Start of EXCERPTED DATA
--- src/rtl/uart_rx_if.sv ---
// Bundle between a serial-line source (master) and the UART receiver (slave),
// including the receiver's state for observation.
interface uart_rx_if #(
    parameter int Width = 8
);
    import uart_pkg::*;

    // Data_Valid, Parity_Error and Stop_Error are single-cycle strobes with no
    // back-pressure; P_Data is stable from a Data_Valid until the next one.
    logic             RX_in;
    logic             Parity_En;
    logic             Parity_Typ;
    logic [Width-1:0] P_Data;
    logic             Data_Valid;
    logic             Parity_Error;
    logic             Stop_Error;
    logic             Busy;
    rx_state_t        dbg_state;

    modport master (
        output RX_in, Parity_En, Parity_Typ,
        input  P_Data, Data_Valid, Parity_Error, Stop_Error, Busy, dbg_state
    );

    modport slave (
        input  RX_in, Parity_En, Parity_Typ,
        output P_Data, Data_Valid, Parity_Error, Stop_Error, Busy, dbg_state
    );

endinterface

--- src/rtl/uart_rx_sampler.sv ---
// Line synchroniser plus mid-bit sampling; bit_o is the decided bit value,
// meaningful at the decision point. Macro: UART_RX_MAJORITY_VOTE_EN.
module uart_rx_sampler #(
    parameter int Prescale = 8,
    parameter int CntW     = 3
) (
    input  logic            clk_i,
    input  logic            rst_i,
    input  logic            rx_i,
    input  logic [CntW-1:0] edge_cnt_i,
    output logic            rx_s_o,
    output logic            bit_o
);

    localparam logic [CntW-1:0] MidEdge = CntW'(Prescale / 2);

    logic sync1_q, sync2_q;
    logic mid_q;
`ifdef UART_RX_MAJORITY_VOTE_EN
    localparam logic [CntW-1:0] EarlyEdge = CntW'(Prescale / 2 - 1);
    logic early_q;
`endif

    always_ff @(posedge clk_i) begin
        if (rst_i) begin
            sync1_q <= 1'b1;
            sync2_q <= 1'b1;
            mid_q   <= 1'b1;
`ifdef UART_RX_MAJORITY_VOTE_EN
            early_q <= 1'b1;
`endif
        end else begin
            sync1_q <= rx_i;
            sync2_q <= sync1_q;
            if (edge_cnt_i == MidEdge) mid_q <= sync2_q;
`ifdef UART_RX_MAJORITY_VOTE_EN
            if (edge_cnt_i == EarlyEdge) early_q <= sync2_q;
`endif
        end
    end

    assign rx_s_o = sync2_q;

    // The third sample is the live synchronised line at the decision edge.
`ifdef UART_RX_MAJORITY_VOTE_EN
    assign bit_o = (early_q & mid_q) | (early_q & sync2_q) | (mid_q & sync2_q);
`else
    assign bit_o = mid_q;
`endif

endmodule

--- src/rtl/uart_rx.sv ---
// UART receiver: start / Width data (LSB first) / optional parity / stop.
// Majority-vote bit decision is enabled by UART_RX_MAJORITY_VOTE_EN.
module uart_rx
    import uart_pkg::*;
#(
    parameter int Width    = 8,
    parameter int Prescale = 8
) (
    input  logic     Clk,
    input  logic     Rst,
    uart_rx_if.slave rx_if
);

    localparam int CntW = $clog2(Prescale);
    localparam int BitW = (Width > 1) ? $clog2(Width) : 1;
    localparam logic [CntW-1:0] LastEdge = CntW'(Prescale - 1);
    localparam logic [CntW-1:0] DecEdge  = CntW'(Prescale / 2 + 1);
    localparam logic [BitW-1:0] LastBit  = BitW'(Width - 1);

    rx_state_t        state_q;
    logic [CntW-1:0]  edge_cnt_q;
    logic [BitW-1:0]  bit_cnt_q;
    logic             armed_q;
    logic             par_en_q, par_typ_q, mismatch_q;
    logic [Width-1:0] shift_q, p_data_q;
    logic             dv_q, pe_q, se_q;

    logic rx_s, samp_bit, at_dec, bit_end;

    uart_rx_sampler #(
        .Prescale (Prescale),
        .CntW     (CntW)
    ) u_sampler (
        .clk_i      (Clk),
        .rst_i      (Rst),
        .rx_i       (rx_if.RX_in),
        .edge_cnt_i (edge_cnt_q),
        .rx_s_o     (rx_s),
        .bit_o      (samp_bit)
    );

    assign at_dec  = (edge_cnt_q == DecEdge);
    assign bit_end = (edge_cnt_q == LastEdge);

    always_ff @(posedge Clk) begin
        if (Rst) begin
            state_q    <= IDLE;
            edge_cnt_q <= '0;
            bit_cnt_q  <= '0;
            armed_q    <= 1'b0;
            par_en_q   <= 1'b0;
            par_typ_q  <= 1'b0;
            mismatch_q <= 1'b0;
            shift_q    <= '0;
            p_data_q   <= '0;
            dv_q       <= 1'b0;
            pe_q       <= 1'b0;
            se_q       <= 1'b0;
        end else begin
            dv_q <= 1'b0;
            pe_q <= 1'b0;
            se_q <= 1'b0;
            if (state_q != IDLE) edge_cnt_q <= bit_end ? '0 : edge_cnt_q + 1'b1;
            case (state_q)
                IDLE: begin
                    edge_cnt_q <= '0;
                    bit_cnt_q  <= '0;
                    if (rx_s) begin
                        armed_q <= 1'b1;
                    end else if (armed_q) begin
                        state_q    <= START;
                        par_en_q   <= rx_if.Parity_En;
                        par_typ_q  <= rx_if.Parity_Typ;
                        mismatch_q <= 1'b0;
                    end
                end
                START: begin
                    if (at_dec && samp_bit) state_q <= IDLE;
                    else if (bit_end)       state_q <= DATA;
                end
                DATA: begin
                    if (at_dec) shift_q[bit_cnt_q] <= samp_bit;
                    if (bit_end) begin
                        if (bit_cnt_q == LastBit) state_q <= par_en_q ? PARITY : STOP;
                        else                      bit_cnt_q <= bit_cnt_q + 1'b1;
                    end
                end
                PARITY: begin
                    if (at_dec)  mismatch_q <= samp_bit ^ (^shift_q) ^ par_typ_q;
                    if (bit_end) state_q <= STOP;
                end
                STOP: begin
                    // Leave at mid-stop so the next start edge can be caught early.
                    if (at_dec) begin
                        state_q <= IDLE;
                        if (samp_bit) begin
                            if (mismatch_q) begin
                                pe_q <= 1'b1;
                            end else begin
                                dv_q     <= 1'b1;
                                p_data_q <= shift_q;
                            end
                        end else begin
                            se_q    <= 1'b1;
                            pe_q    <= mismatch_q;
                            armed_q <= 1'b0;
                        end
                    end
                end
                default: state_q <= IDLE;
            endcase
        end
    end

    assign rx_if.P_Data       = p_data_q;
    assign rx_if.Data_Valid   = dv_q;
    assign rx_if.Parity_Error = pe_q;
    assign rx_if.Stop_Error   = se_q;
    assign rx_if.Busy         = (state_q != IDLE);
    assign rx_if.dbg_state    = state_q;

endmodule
End of EXCERPTED DATA
Start of EXCERPTED DATA
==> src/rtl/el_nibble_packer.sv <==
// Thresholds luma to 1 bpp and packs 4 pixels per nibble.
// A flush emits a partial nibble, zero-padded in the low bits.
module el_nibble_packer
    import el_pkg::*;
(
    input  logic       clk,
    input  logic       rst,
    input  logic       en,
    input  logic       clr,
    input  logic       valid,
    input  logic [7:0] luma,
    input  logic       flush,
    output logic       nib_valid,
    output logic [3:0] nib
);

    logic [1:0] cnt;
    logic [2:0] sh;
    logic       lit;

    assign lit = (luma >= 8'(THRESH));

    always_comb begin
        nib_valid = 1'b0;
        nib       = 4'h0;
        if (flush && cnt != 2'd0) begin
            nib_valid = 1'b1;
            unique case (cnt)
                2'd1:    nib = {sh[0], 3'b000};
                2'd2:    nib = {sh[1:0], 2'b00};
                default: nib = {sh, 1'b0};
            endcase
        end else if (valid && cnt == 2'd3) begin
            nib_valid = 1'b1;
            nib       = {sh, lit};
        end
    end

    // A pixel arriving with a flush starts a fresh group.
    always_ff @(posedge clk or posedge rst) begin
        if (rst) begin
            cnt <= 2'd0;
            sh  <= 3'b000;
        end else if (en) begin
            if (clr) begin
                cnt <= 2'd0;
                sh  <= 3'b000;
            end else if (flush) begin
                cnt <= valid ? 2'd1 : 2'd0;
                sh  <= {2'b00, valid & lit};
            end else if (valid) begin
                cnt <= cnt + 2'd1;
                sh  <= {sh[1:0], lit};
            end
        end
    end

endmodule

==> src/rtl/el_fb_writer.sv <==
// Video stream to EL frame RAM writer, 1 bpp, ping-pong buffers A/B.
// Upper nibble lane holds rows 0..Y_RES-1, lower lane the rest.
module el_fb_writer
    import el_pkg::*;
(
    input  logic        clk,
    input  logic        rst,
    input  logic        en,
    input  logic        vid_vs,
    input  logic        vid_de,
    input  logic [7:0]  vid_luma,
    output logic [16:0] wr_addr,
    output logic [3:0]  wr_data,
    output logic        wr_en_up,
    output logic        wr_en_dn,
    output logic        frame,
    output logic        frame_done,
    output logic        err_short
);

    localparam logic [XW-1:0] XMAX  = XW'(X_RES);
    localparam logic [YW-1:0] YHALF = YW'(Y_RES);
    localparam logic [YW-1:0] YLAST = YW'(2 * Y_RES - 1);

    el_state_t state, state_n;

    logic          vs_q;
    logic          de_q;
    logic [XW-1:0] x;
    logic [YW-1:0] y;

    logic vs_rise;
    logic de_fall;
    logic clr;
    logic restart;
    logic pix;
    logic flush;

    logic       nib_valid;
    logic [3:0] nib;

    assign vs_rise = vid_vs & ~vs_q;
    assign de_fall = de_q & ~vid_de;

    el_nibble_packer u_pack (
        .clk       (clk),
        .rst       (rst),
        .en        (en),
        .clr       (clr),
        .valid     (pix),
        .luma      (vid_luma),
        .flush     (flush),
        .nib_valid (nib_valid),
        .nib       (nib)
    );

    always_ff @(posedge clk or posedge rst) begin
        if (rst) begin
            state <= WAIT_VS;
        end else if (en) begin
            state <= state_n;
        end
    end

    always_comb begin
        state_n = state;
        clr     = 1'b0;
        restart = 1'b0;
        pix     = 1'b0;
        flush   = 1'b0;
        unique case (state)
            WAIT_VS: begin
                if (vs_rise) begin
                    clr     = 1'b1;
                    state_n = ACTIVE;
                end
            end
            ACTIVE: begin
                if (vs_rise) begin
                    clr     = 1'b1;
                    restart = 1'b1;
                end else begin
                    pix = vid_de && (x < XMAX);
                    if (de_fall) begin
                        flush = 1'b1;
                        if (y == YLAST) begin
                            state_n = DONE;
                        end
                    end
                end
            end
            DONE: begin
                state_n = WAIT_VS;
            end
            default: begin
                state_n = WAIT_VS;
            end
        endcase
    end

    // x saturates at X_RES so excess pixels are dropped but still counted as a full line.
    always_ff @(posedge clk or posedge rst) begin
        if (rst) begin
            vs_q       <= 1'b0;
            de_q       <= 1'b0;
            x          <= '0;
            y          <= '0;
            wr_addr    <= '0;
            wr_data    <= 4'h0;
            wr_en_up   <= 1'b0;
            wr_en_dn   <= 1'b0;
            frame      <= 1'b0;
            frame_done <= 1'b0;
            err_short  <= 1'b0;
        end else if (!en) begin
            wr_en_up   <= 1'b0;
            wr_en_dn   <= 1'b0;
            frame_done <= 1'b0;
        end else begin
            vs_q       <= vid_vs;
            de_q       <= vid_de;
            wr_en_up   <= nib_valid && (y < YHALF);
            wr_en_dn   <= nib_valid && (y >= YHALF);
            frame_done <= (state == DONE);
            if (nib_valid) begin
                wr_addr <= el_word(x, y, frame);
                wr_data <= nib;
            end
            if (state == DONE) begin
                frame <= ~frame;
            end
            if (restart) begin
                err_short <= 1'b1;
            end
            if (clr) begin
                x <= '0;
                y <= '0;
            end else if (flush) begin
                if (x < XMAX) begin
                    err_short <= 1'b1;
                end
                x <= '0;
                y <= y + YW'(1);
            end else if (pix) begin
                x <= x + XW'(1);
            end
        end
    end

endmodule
End of EXCERPTED DATA
ABOUT THIS EXERCISE: The lines above that hold the word "MidEdge" need counting; write the count and nothing more.

ANSWER SECTION: 2